Sorry, I just mean that train_sizes has been set to [0.1, 0.25, 0.5, 0.75, 1]. This statement will calculate the different outcome under different value set in train_sizes, for example it will calculate the train_loss and test_loss when train_size equal 0.1 etc. If the train_size have been changed to 1, how to calculate the train_loss and test_loss? Cause I just think there would be no data to test. But in learning curve, it really draw the corresponding value under train_size equal 1.

MorvanZhou commented 8 years ago

When I learned it at the first time, I thought it would have the same issue as you think. But it turns out this train_sizes is not the way what we thought. Please refer to this link, it has a detailed explanation about how sklearn splits the training and testing data. http://blog.kaggle.com/2015/06/29/scikit-learn-video-7-optimizing-your-model-with-cross-validation/

Kerrwy commented 8 years ago

Why there is the head statement "from future import print_function", can you tell me the means of it?

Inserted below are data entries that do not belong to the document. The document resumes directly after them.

From an optimization exercise on the open Yosys and OpenROAD flow, aimed at small area; shortcuts taken in it are not production practice. Only simulation tests tie the RTL to the original design; equivalence was not proved. Power and IR drop assume default switching activity.

--- design/flow/design.v ---
`timescale 1ns / 1ps
module XNOR1x7_hold(
    input ld,
    input d,
    input hold,
    input q,
    output y
    );
    assign y = (ld & d) | (hold & q);
endmodule
module XNOR1x7_hold2(
    input ld,
    input d,
    input ld2,
    input d2,
    input hold,
    input q,
    output y
    );
    assign y = (ld & d) | (ld2 & d2) | (hold & q);
endmodule
module XNOR1x7_fa(
    input a,
    input b,
    input c,
    output s,
    output co
    );
    assign s  = a ^ b ^ c;
    assign co = (a & b) | (c & (a ^ b));
endmodule
module XNOR1x7_ha(
    input a,
    input b,
    output s,
    output co
    );
    assign s  = a ^ b;
    assign co = a & b;
endmodule
`timescale 1ns / 1ps
module BPU(
    input clk,
    input wld,           
    input whold,         
    input aadd,          
    input ahold,         
    input [6:0] rowsel,  
    input [6:0] m,       
    input [4:0] kneg,    
    input [6:0] wgt_input,
    output reg [6:0] popcnt_add
    );
    reg [6:0][6:0] wgt;
    wire [6:0][6:0] wgt_prev = {wgt[5:0], wgt_input};
    wire [48:0] wgt_d;
    genvar b;
    generate
        for (b = 0; b < 49; b = b + 1) begin : g_wh
            XNOR1x7_hold h(.ld(wld), .d(wgt_prev[b / 7][b % 7]), .hold(whold), .q(wgt[b / 7][b % 7]), .y(wgt_d[b]));
        end
    endgenerate
    always @(posedge clk)
        wgt <= wgt_d;
    wire [6:0][6:0] wsel;
    genvar r;
    generate
        for (r = 0; r < 7; r = r + 1) begin : g_row
            assign wsel[r] = {7{rowsel[r]}} & wgt[r];
        end
    endgenerate
    wire [6:0] w = wsel[0] | wsel[1] | wsel[2] | wsel[3] | wsel[4] | wsel[5] | wsel[6];
    wire [6:0] x = ~(m ^ w);
    wire s0, c0, s1, c1, c2;
    wire [2:0] pop;
    XNOR1x7_fa f0(.a(x[0]), .b(x[1]), .c(x[2]), .s(s0), .co(c0));
    XNOR1x7_fa f1(.a(x[3]), .b(x[4]), .c(x[5]), .s(s1), .co(c1));
    XNOR1x7_fa f2(.a(s0), .b(s1), .c(x[6]), .s(pop[0]), .co(c2));
    XNOR1x7_fa f3(.a(c0), .b(c1), .c(c2), .s(pop[1]), .co(pop[2]));
    wire [4:0] t;
    wire [4:2] tc;
    assign t[0] = kneg[0];
    XNOR1x7_ha t1(.a(pop[0]), .b(kneg[1]), .s(t[1]), .co(tc[2]));
    XNOR1x7_fa t2(.a(pop[1]), .b(kneg[2]), .c(tc[2]), .s(t[2]), .co(tc[3]));
    XNOR1x7_fa t3(.a(pop[2]), .b(kneg[3]), .c(tc[3]), .s(t[3]), .co(tc[4]));
    assign t[4] = kneg[4] ^ tc[4];
    wire [6:0] b7 = {t[4], t[4], t};
    wire [6:0] sum;
    wire [6:1] sc;
    XNOR1x7_ha a0(.a(popcnt_add[0]), .b(b7[0]), .s(sum[0]), .co(sc[1]));
    genvar i;
    generate
        for (i = 1; i < 6; i = i + 1) begin : g_s
            XNOR1x7_fa a(.a(popcnt_add[i]), .b(b7[i]), .c(sc[i]), .s(sum[i]), .co(sc[i+1]));
        end
    endgenerate
    assign sum[6] = popcnt_add[6] ^ b7[6] ^ sc[6];
    wire [6:0] acc_d;
    generate
        for (b = 0; b < 7; b = b + 1) begin : g_ah
            XNOR1x7_hold h(.ld(aadd), .d(sum[b]), .hold(ahold), .q(popcnt_add[b]), .y(acc_d[b]));
        end
    endgenerate
    always @(posedge clk)
        popcnt_add <= acc_d;
endmodule
`timescale 1ns / 1ps
module BPUG(
    input clk,
    input rst,
    input ce,                
    input sel,               
    input img_ld,            
    input img_hi,            
    input img_up,            
    input [7:0] bpu_en,      
    input [7:0] wsel,        
    input empt,              
    input padd,              
    input [6:0] rowsel,      
    input row7,              
    input [6:0] keep1,       
    input data_sel,
    input [4:0] kneg,
    input [7:0] data_in,
    output [7:0][6:0] bpu_out
    );
    wire load  = ~rst & ce & sel & img_ld;
    wire ld_lo = load & ~img_hi;
    wire ld_hi = load & img_hi;
    wire up    = ~rst & ce & img_up;
    wire h0    = ~rst & ~ld_lo;
    wire h_lo  = ~rst & ~ld_lo & ~up;
    wire h_hi  = ~rst & ~ld_hi & ~up;
    reg [15:0][7:0] img_reg;
    wire [15:0][7:0] img_d;
    genvar r, b;
    generate
        for (b = 0; b < 8; b = b + 1) begin : g_img0
            XNOR1x7_hold h(.ld(ld_lo), .d(b == 0 ? data_in[0] : img_reg[0][b - 1]), .hold(h0), .q(img_reg[0][b]), .y(img_d[0][b]));
        end
        for (r = 1; r < 16; r = r + 1) begin : g_img
            for (b = 0; b < 8; b = b + 1) begin : g_bit
                XNOR1x7_hold2 h(.ld(r < 8 ? ld_lo : ld_hi), .d(b == 0 ? data_in[r % 8] : img_reg[r][b - 1]),
                    .ld2(up), .d2(img_reg[r-1][b]), .hold(r < 8 ? h_lo : h_hi), .q(img_reg[r][b]), .y(img_d[r][b]));
            end
        end
    endgenerate
    always @(posedge clk)
        img_reg <= img_d;
    wire [6:0][7:0] rowm;
    generate
        for (r = 0; r < 7; r = r + 1) begin : g_rowm
            assign rowm[r] = {8{rowsel[r]}} & img_reg[9 + r];
        end
    endgenerate
    wire [7:0] row = rowm[0] | rowm[1] | rowm[2] | rowm[3] | rowm[4] | rowm[5] | rowm[6];
    wire [6:0] rs = data_sel ? row[7:1] : row[6:0];
    wire [6:0] m  = rs | keep1 | {7{row7}};
    genvar k;
    generate
        for (k = 0; k < 8; k = k + 1) begin : g_bpu
            wire cek   = ce & bpu_en[k];
            wire wld   = ~rst & cek & sel & wsel[k];
            wire clr   = rst | (cek & empt);
            wire aadd  = ~clr & cek & padd;
            BPU bpu(
                .clk(clk),
                .wld(wld),
                .whold(~rst & ~wld),
                .aadd(aadd),
                .ahold(~clr & ~aadd),
                .rowsel(rowsel),
                .m(m),
                .kneg(kneg),
                .wgt_input(data_in[6:0]),
                .popcnt_add(bpu_out[k]));
        end
    endgenerate
endmodule
`timescale 1ns / 1ps
module BNNCore(
    input clk,
    input rst,
    input [31:0] data_in,        
    input [19:0] instruction,    
    output [31:0] result_bins    
    );
    wire empt        = instruction[0];
    wire [3:0] bpug_sel = instruction[4:1];
    wire [2:0] lut_sel  = instruction[3:1];
    wire bpu_add     = instruction[5];
    wire data_sel    = instruction[6];
    wire wgt_en      = instruction[7];
    wire img_en      = instruction[8];
    wire psum_add    = instruction[9];
    wire cal_bin_wr  = instruction[10];
    wire bias_wr     = instruction[11];
    wire pooling_en  = instruction[12];
    wire pooling_sel = instruction[13];
    wire img_reg_up  = instruction[15];
    wire img_reg_sel = instruction[16];
    wire [2:0] wgt_sel  = instruction[19:17];
    reg [15:0] bpug_enable;
    reg [2:0] bpu_enable;
    reg [2:0] height;
    wire cfg = img_reg_up & img_en;
    wire cfg_ld = ~rst & cfg;
    wire cfg_hold = ~rst & ~cfg;
    wire [21:0] cfg_q = {bpu_enable, height, bpug_enable};
    wire [21:0] cfg_d;
    genvar k;
    generate
        for (k = 0; k < 22; k = k + 1) begin : g_cfg
            XNOR1x7_hold h(.ld(cfg_ld), .d(data_in[k]), .hold(cfg_hold), .q(cfg_q[k]), .y(cfg_d[k]));
        end
    endgenerate
    always @(posedge clk)
        {bpu_enable, height, bpug_enable} <= cfg_d;
    wire [7:0] bpu_en;
    wire [7:0] wsel;
    wire [6:0] rowsel;
    generate
        for (k = 0; k < 8; k = k + 1) begin : g_dec
            assign bpu_en[k] = bpu_enable >= k;
            assign wsel[k] = wgt_en & (wgt_sel == k);
            if (k < 7) begin : g_row
                assign rowsel[k] = lut_sel == k;
            end
        end
    endgenerate
    wire row7 = lut_sel == 3'd7;
    wire h7 = height == 3'd7;
    wire h5 = height >= 3'd5;
    wire [6:0] keep1 = {~h7, ~h5, 3'b000, ~h5, ~h7};
    wire [4:0] kneg = 5'd0 - {2'b00, height};
    wire [15:0][7:0][6:0] bpu_out;
    generate
        for (k = 0; k < 16; k = k + 1) begin : g_bpug
            BPUG bpug(
                .clk(clk),
                .rst(rst),
                .ce(bpug_enable[k]),
                .sel(bpug_sel == (k / 4)),
                .img_ld(img_en & ~img_reg_up),
                .img_hi(img_reg_sel),
                .img_up(img_reg_up & ~img_en),
                .bpu_en(bpu_en),
                .wsel(wsel),
                .empt(empt),
                .padd(bpu_add),
                .rowsel(rowsel),
                .row7(row7),
                .keep1(keep1),
                .data_sel(data_sel),
                .kneg(kneg),
                .data_in(data_in[8 * (k % 4) +: 8]),
                .bpu_out(bpu_out[k]));
        end
    endgenerate
    reg [63:0] bias;
    wire bias_ld = ~rst & bias_wr;
    wire bias_hold = ~rst & ~bias_wr;
    wire [63:0] bias_d;
    generate
        for (k = 0; k < 64; k = k + 1) begin : g_bias
            XNOR1x7_hold h(.ld(bias_ld), .d(k < 32 ? data_in[k % 32] : bias[k - 32]), .hold(bias_hold), .q(bias[k]), .y(bias_d[k]));
        end
    endgenerate
    always @(posedge clk)
        bias <= bias_d;
    wire [15:0][55:0] bpu_out_m;
    generate
        for (k = 0; k < 16; k = k + 1) begin : g_sel
            assign bpu_out_m[k] = {56{bpug_sel == k}} & bpu_out[k];
        end
    endgenerate
    reg [55:0] bpu_out_or;
    integer j;
    always @(*) begin
        bpu_out_or = 56'd0;
        for (j = 0; j < 16; j = j + 1)
            bpu_out_or = bpu_out_or | bpu_out_m[j];
    end
    wire [7:0][6:0] bpu_out_add = bpu_out_or;
    reg [7:0][10:0] cal_intern;
    wire cal_ld   = rst | empt;
    wire cal_add  = ~cal_ld & psum_add;
    wire cal_hold = ~cal_ld & ~psum_add;
    genvar i;
    generate
        for (k = 0; k < 8; k = k + 1) begin : g_acc
            wire [10:0] b = {{4{bpu_out_add[k][6]}}, bpu_out_add[k]};
            wire [10:0] bx = {{3{bias[8*k+7]}}, bias[8*k +: 8]};
            wire [10:0] sum;
            wire [11:1] c;
            XNOR1x7_ha h0(.a(cal_intern[k][0]), .b(b[0]), .s(sum[0]), .co(c[1]));
            wire [10:0] cal_d;
            for (i = 1; i < 10; i = i + 1) begin : g_add
                XNOR1x7_fa f(.a(cal_intern[k][i]), .b(b[i]), .c(c[i]), .s(sum[i]), .co(c[i+1]));
            end
            assign sum[10] = cal_intern[k][10] ^ b[10] ^ c[10];
            for (i = 0; i < 11; i = i + 1) begin : g_h
                XNOR1x7_hold2 h(.ld(cal_ld), .d(bx[i]), .ld2(cal_add), .d2(sum[i]), .hold(cal_hold), .q(cal_intern[k][i]), .y(cal_d[i]));
            end
            always @(posedge clk)
                cal_intern[k] <= cal_d;
        end
    endgenerate
    wire [7:0] cal_bin;
    generate
        for (k = 0; k < 8; k = k + 1) begin : g_bin
            assign cal_bin[k] = ~cal_intern[k][10];
        end
    endgenerate
    reg [2:0][7:0] pooling_reg;
    reg [7:0][7:0] reg_bins;
    wire [1:0] pooling_cnt = {data_sel, pooling_sel};
    wire rb_ld = ~rst & cal_bin_wr & (~pooling_en | pooling_cnt == 2'b11);
    wire rb_hold = ~rst & ~rb_ld;
    wire [7:0] rb_in = pooling_en ? (pooling_reg[0] | pooling_reg[1] | pooling_reg[2] | cal_bin) : cal_bin;
    wire [63:0] rb_d;
    generate
        for (k = 0; k < 64; k = k + 1) begin : g_rb
            XNOR1x7_hold h(.ld(rb_ld), .d(k < 8 ? rb_in[k % 8] : reg_bins[k / 8 - 1][k % 8]), .hold(rb_hold),
                .q(reg_bins[k / 8][k % 8]), .y(rb_d[k]));
        end
    endgenerate
    always @(posedge clk)
        reg_bins <= rb_d;
    wire [2:0][7:0] pool_d;
    generate
        for (k = 0; k < 24; k = k + 1) begin : g_pool
            wire pl = ~rst & cal_bin_wr & pooling_en & (pooling_cnt == k / 8);
            XNOR1x7_hold h(.ld(pl), .d(cal_bin[k % 8]), .hold(~rst & ~pl), .q(pooling_reg[k / 8][k % 8]), .y(pool_d[k / 8][k % 8]));
        end
    endgenerate
    always @(posedge clk)
        pooling_reg <= pool_d;
    wire store = instruction[14];
    generate
        for (k = 0; k < 32; k = k + 1) begin : g_res
            assign result_bins[k] = store & (data_sel ? reg_bins[k % 8][k / 8 + 4] : reg_bins[k % 8][k / 8]);
        end
    endgenerate
endmodule
`timescale 1ns / 1ps
module BNNCtrl(
    input clk,
    input rst,
    input pause,
    input [15:0] inst,
    output reg [19:0] bnncore_ctrl,
    output reg [13:0] data_addr,
    output reg data_cen,
    output reg data_wen,
    output [10:0] inst_addr
    );
    reg [15:0] pc1;
    reg [15:1][15:0] rf;       
    assign inst_addr = pc1[10:0];
    wire [4:0] op = inst[15:11];
    wire halt  = op[4];
    wire run   = ~rst & ~pause & ~halt;
    wire o_nul = op == 5'd0;
    wire o_l1l = op == 5'd1;
    wire o_l1h = op == 5'd2;
    wire o_ld2 = op == 5'd3;
    wire o_add = op == 5'd4;
    wire o_cmp = op == 5'd5;
    wire o_jmp = op == 5'd6;
    wire o_st  = op == 5'd11;
    wire o_mov = op == 5'd13;
    wire o_l3l = op == 5'd14;
    wire o_l3h = op == 5'd15;
    reg [3:0] osel;
    always @(*) begin
        if (o_mov) osel = {1'b0, inst[7:5]};
        else if (o_cmp) osel = inst[10:7] + 4'd4;
        else if (o_ld2) osel = 4'd1;
        else if (o_st) osel = 4'd3;
        else osel = inst[10:7];
    end
    wire [15:0][15:0] regs = {rf, pc1};
    wire [15:0][15:0] regs_m;
    genvar j;
    generate
        for (j = 0; j < 16; j = j + 1) begin : g_opnd
            assign regs_m[j] = {16{osel == j}} & regs[j];
        end
    endgenerate
    reg [15:0] opnd;
    integer n;
    always @(*) begin
        opnd = 16'd0;
        for (n = 0; n < 16; n = n + 1)
            opnd = opnd | regs_m[n];
    end
    wire step = o_st ? inst[9] : inst[0];
    wire [6:0] imm = o_add ? inst[6:0] : (step ? 7'd1 : 7'h7f);
    wire [15:0] sum = opnd + {{9{imm[6]}}, imm};
    wire lt = ~(|opnd[15:7] | (opnd[6:0] >= inst[6:0]));
    reg [3:0] widx;
    reg wlo, whi;
    reg [15:0] wv;
    always @(*) begin
        widx = 4'd0; wlo = 1'b0; whi = 1'b0; wv = sum;
        if (o_l1l | o_l1h | o_l3l | o_l3h) begin
            widx = {o_l3l | o_l3h, inst[10:8]};
            wlo = o_l1l | o_l3l;
            whi = o_l1h | o_l3h;
            wv = {(o_l1h & inst[10:8] == 3'b011) ? inst[15:8] : inst[7:0], inst[7:0]};
        end else if (o_add) begin
            widx = inst[10:7]; wlo = 1'b1; whi = 1'b1; wv = sum;
        end else if (o_cmp) begin
            widx = 4'd4; wlo = 1'b1; whi = 1'b1; wv = {15'd0, lt};
        end else if (o_mov) begin
            widx = {1'b0, inst[10:8]}; wlo = 1'b1; whi = 1'b1; wv = opnd;
        end else if (o_ld2) begin
            widx = 4'd1; wlo = 1'b1; whi = 1'b1; wv = sum;
        end else if (o_st) begin
            widx = 4'd3; wlo = 1'b1; whi = 1'b1; wv = sum;
        end
    end
    genvar i, b;
    generate
        for (i = 1; i < 16; i = i + 1) begin : g_rf
            wire wl = ~rst & run & wlo & (widx == i);
            wire wh = ~rst & run & whi & (widx == i);
            wire [15:0] d;
            for (b = 0; b < 16; b = b + 1) begin : g_b
                XNOR1x7_hold h(.ld(b < 8 ? wl : wh), .d(wv[b]), .hold(b < 8 ? ~rst & ~wl : ~rst & ~wh), .q(rf[i][b]), .y(d[b]));
            end
            always @(posedge clk)
                rf[i] <= d;
        end
    endgenerate
    wire jump = o_jmp & (|rf[4]);
    wire [15:0] pb = jump ? {5'h1f, ~inst[10:0]} : 16'd0;
    wire [15:0] pc1_next;
    wire [16:0] pcc;
    assign pc1_next[0] = ~(pc1[0] ^ pb[0]);
    assign pcc[1] = pc1[0] | pb[0];
    generate
        for (b = 1; b < 15; b = b + 1) begin : g_pc
            XNOR1x7_fa f(.a(pc1[b]), .b(pb[b]), .c(pcc[b]), .s(pc1_next[b]), .co(pcc[b+1]));
        end
    endgenerate
    assign pc1_next[15] = pc1[15] ^ pb[15] ^ pcc[15];
    wire pc_ld = ~rst & run;
    wire pc_hold = ~rst & ~run;
    wire [15:0] pc_in = (o_mov & inst[10:8] == 3'd0) ? opnd : pc1_next;
    wire [15:0] pc_d;
    generate
        for (b = 0; b < 16; b = b + 1) begin : g_pch
            XNOR1x7_hold h(.ld(pc_ld), .d(pc_in[b]), .hold(pc_hold), .q(pc1[b]), .y(pc_d[b]));
        end
    endgenerate
    always @(posedge clk)
        pc1 <= pc_d;
    always @(posedge clk) begin
        if (rst) begin
            data_cen <= 1'b1;
            data_wen <= 1'b1;
            data_addr <= 14'd0;
        end else if (pause) begin
            data_cen <= 1'b1;
        end else if (~halt) begin
            data_cen <= ~(o_ld2 | o_st);
            if (o_ld2 | o_st) begin
                data_wen <= o_ld2;
                data_addr <= opnd[13:0];
            end
        end
    end
    always @(posedge clk) begin
        if (rst | pause) bnncore_ctrl <= 20'd0;
        else if (~halt) begin
            case (op)
            5'd0: ;
            5'd3: case (inst[10:9])
                2'b00: bnncore_ctrl <= {inst[6:4], 9'd0, 1'b1, 4'd0, inst[8:7], 1'b0};
                2'b01: bnncore_ctrl <= 20'h00800;
                2'b10: bnncore_ctrl <= {bnncore_ctrl[19:17], inst[6], 7'd0, 1'b1, 5'd0, inst[8:7], 1'b0};
                2'b11: bnncore_ctrl <= {bnncore_ctrl[19:16], 1'b1, 6'd0, 1'b1, 8'd0};
                endcase
            5'd7: bnncore_ctrl <= {bnncore_ctrl[19:17], 16'd0, 1'b1};
            5'd8: bnncore_ctrl <= {bnncore_ctrl[19:17], 10'd0, inst[7], 1'b1, 1'b0, inst[10:8], 1'b0};
            5'd9: bnncore_ctrl <= {bnncore_ctrl[19:17], 7'd0, 1'b1, 4'd0, inst[10:7], 1'b0};
            5'd10: bnncore_ctrl <= {bnncore_ctrl[19:17], 3'd0, inst[8], inst[10], bnncore_ctrl[11], 1'b1, 3'd0, inst[9], 6'd0};
            5'd11: bnncore_ctrl <= {bnncore_ctrl[19:17], 2'd0, 1'b1, 7'd0, inst[10], 6'd0};
            5'd12: bnncore_ctrl <= {bnncore_ctrl[19:17], 1'b0, 1'b1, 15'd0};
            default: bnncore_ctrl <= 20'd0;
            endcase
        end
    end
endmodule
`timescale 1ns / 1ps
module BNN(
    input         clk,
    input         rst,         
    input         pause,
    output [10:0] inst_addr,   
    input  [15:0] inst,        
    output [13:0] data_addr,   
    output        data_cen,    
    output        data_wen,    
    output [31:0] data_d,      
    input  [31:0] data_q       
    );
    wire [19:0] bnncore_ctrl;
    BNNCtrl BNNCtrl(
        .clk(clk),
        .rst(rst),
        .pause(pause),
        .inst(inst),
        .bnncore_ctrl(bnncore_ctrl),
        .data_addr(data_addr),
        .data_cen(data_cen),
        .data_wen(data_wen),
        .inst_addr(inst_addr));
    BNNCore BNNCore(
        .clk(clk),
        .rst(rst),
        .data_in(data_q),
        .instruction(bnncore_ctrl),
        .result_bins(data_d));
endmodule
--- design/flow/flow/run.sh ---
#!/bin/bash
# Layout flow: the standard layout (standard.sh), unchanged except for
# clock tree synthesis, which runs without dummy loads, with clkbuf_8
# buffers and clusters of at most 14 sinks within 50 um.
# Each tool's output goes to a log file in this folder.
set -euo pipefail
export CTS_ARGS="-sink_clustering_enable -repair_clock_nets -dont_use_dummy_load -buf_list sky130_fd_sc_hd__clkbuf_8 -sink_clustering_size 14 -sink_clustering_max_diameter 50"
bash standard.sh synth > synth.log 2>&1
bash standard.sh finish > layout.log 2>&1
test -f out/final.def
--- design/flow/standard.sh ---
#!/bin/bash
# synth_recipe.tcl (not shown) runs the flow's synth.tcl, then flattens the netlist and writes it again
# the make line also repeats each setting of config.mk as NAME=value (left out here)
make -C /OpenROAD-flow-scripts/flow DESIGN_CONFIG=/design/flow/config.mk WORK_HOME=/design/flow/orfs CLKGATE_MAP_FILE= SYNTH_SCRIPT=/design/flow/synth_recipe.tcl "${@:-finish}"
--- design/flow/config.mk ---
export PLATFORM = sky130hd
export DESIGN_NAME = BNN
export DESIGN_NICKNAME = BNN
export VERILOG_FILES = /design/flow/design.v
export SDC_FILE = /design/flow/constraint.sdc
export NUM_CORES = 8
export LEC_CHECK = 0
export ABC_CLOCK_PERIOD_IN_PS = 10000
export CAP_MARGIN = 25
export CORE_MARGIN = 2
export CORE_UTILIZATION = 55
export PLACE_DENSITY = 0.65
export SLEW_MARGIN = 35
export SYNTH_HIERARCHICAL = 1
export SYNTH_MINIMUM_KEEP_SIZE = 0
--- design/flow/constraint.sdc ---
create_clock -name core_clock -period 10.0 [get_ports {clk}]
set_input_delay 2.0000 -clock core_clock [delete_from_list [all_inputs] [get_ports {clk}]]
set_output_delay 2.0000 -clock core_clock [all_outputs]
set_load 0.01 [all_outputs]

MorvanZhou commented 8 years ago

Hi, Kerrwy, that statement is nothing important. You know in python 2 the usage of print function is different from python 3. That statement is for the convenience of different version of python.

Kerrwy commented 8 years ago

Thanks for your response, I have another question, Is in_size and out_size in your code pointed to feature map or the number of neurals?

MorvanZhou commented 8 years ago

For short, the in_size is from last feature maps, the out_size is the filter number for this layer. BTW, I have uploaded the English CNN, RNN tutorials on my Youtube channel. You can also check it out.